WHAT THE TASK ASKS: For the listing below, output exactly the lines from the line with "The kind of" up to and including the line with "The total chip", and no other lines.

DATASET ENTRIES:
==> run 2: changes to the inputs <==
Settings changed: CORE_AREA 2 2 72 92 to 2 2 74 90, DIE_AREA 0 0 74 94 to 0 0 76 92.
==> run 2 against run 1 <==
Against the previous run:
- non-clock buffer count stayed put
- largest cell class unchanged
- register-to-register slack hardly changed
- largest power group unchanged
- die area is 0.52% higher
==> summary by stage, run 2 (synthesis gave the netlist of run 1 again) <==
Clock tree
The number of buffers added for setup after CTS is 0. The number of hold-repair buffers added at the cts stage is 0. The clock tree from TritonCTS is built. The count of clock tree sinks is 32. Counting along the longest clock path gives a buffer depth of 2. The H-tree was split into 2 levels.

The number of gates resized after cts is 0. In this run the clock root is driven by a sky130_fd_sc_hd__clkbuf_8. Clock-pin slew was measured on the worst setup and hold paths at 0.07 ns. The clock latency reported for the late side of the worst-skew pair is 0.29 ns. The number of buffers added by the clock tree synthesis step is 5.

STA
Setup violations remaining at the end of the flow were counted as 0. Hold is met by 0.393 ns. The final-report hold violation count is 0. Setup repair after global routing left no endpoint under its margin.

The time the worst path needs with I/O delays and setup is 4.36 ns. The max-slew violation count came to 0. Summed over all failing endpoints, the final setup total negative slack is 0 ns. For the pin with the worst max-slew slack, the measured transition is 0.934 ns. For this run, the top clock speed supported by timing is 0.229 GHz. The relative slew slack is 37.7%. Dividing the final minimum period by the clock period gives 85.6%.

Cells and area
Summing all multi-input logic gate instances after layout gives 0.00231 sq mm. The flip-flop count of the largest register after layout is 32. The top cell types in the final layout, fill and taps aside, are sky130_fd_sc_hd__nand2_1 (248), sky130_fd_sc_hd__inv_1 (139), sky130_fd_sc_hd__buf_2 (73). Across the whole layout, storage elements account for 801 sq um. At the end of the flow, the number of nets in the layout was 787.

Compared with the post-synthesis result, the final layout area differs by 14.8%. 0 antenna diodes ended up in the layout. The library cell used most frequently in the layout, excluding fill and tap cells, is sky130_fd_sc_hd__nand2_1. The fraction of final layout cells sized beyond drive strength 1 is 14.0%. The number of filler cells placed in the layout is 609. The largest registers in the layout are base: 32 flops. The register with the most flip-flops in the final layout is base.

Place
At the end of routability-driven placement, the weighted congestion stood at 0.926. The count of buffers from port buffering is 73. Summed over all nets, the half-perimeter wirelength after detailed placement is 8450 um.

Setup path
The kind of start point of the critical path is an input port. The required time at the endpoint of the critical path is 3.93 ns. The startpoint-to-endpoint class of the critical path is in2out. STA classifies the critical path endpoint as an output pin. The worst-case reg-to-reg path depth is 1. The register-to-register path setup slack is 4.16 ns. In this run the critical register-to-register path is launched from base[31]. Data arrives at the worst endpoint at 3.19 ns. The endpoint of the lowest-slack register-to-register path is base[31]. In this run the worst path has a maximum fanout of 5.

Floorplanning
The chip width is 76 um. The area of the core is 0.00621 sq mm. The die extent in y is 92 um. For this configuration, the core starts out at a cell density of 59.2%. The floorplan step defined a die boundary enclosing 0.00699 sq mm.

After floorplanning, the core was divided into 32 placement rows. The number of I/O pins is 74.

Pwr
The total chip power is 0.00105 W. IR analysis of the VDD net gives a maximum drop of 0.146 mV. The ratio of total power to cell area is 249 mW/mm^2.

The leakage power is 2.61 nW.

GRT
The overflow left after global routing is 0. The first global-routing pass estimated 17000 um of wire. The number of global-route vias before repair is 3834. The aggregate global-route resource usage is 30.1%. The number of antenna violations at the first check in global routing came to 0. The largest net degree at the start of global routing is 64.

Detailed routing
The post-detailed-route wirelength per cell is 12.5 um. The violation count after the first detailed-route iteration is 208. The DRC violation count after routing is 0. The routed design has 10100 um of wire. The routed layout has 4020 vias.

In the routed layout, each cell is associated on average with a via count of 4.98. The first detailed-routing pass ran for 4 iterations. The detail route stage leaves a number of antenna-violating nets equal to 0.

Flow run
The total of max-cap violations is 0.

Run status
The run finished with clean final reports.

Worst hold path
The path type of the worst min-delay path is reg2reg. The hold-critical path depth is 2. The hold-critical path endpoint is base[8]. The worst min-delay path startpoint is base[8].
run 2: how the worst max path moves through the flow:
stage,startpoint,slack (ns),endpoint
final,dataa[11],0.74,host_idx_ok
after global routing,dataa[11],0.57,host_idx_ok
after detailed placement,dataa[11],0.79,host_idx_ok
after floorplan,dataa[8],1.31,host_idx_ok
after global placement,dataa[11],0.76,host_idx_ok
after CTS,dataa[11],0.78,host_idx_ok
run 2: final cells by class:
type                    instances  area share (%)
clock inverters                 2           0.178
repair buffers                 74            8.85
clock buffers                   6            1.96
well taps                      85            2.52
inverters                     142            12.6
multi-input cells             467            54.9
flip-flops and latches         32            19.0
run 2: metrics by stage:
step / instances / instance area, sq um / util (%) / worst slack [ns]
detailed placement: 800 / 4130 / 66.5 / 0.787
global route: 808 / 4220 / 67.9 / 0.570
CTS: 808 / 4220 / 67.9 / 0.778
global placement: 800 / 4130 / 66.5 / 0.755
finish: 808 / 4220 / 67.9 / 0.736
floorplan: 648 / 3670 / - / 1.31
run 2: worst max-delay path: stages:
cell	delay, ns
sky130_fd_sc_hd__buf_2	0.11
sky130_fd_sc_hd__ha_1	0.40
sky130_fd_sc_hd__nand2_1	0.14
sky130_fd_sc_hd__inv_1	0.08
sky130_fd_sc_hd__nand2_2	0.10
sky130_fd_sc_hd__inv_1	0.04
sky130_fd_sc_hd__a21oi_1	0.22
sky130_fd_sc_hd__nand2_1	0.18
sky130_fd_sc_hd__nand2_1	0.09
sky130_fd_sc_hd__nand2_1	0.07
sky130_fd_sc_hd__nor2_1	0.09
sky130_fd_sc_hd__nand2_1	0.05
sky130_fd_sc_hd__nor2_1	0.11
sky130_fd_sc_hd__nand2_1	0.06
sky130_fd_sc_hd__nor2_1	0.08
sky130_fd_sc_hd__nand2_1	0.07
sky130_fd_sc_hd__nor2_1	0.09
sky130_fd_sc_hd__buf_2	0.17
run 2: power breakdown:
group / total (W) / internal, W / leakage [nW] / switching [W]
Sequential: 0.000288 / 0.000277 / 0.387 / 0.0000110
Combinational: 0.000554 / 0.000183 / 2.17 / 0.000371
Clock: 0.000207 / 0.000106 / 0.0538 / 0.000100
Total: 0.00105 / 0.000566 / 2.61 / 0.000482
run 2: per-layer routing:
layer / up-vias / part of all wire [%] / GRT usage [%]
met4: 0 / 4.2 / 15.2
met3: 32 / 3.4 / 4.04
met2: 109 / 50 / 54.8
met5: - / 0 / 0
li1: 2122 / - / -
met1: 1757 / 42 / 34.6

RESULT FOR THIS TASK:
The kind of start point of the critical path is an input port. The required time at the endpoint of the critical path is 3.93 ns. The startpoint-to-endpoint class of the critical path is in2out. STA classifies the critical path endpoint as an output pin. The worst-case reg-to-reg path depth is 1. The register-to-register path setup slack is 4.16 ns. In this run the critical register-to-register path is launched from base[31]. Data arrives at the worst endpoint at 3.19 ns. The endpoint of the lowest-slack register-to-register path is base[31]. In this run the worst path has a maximum fanout of 5.

Floorplanning
The chip width is 76 um. The area of the core is 0.00621 sq mm. The die extent in y is 92 um. For this configuration, the core starts out at a cell density of 59.2%. The floorplan step defined a die boundary enclosing 0.00699 sq mm.

After floorplanning, the core was divided into 32 placement rows. The number of I/O pins is 74.

Pwr
The total chip power is 0.00105 W. IR analysis of the VDD net gives a maximum drop of 0.146 mV. The ratio of total power to cell area is 249 mW/mm^2.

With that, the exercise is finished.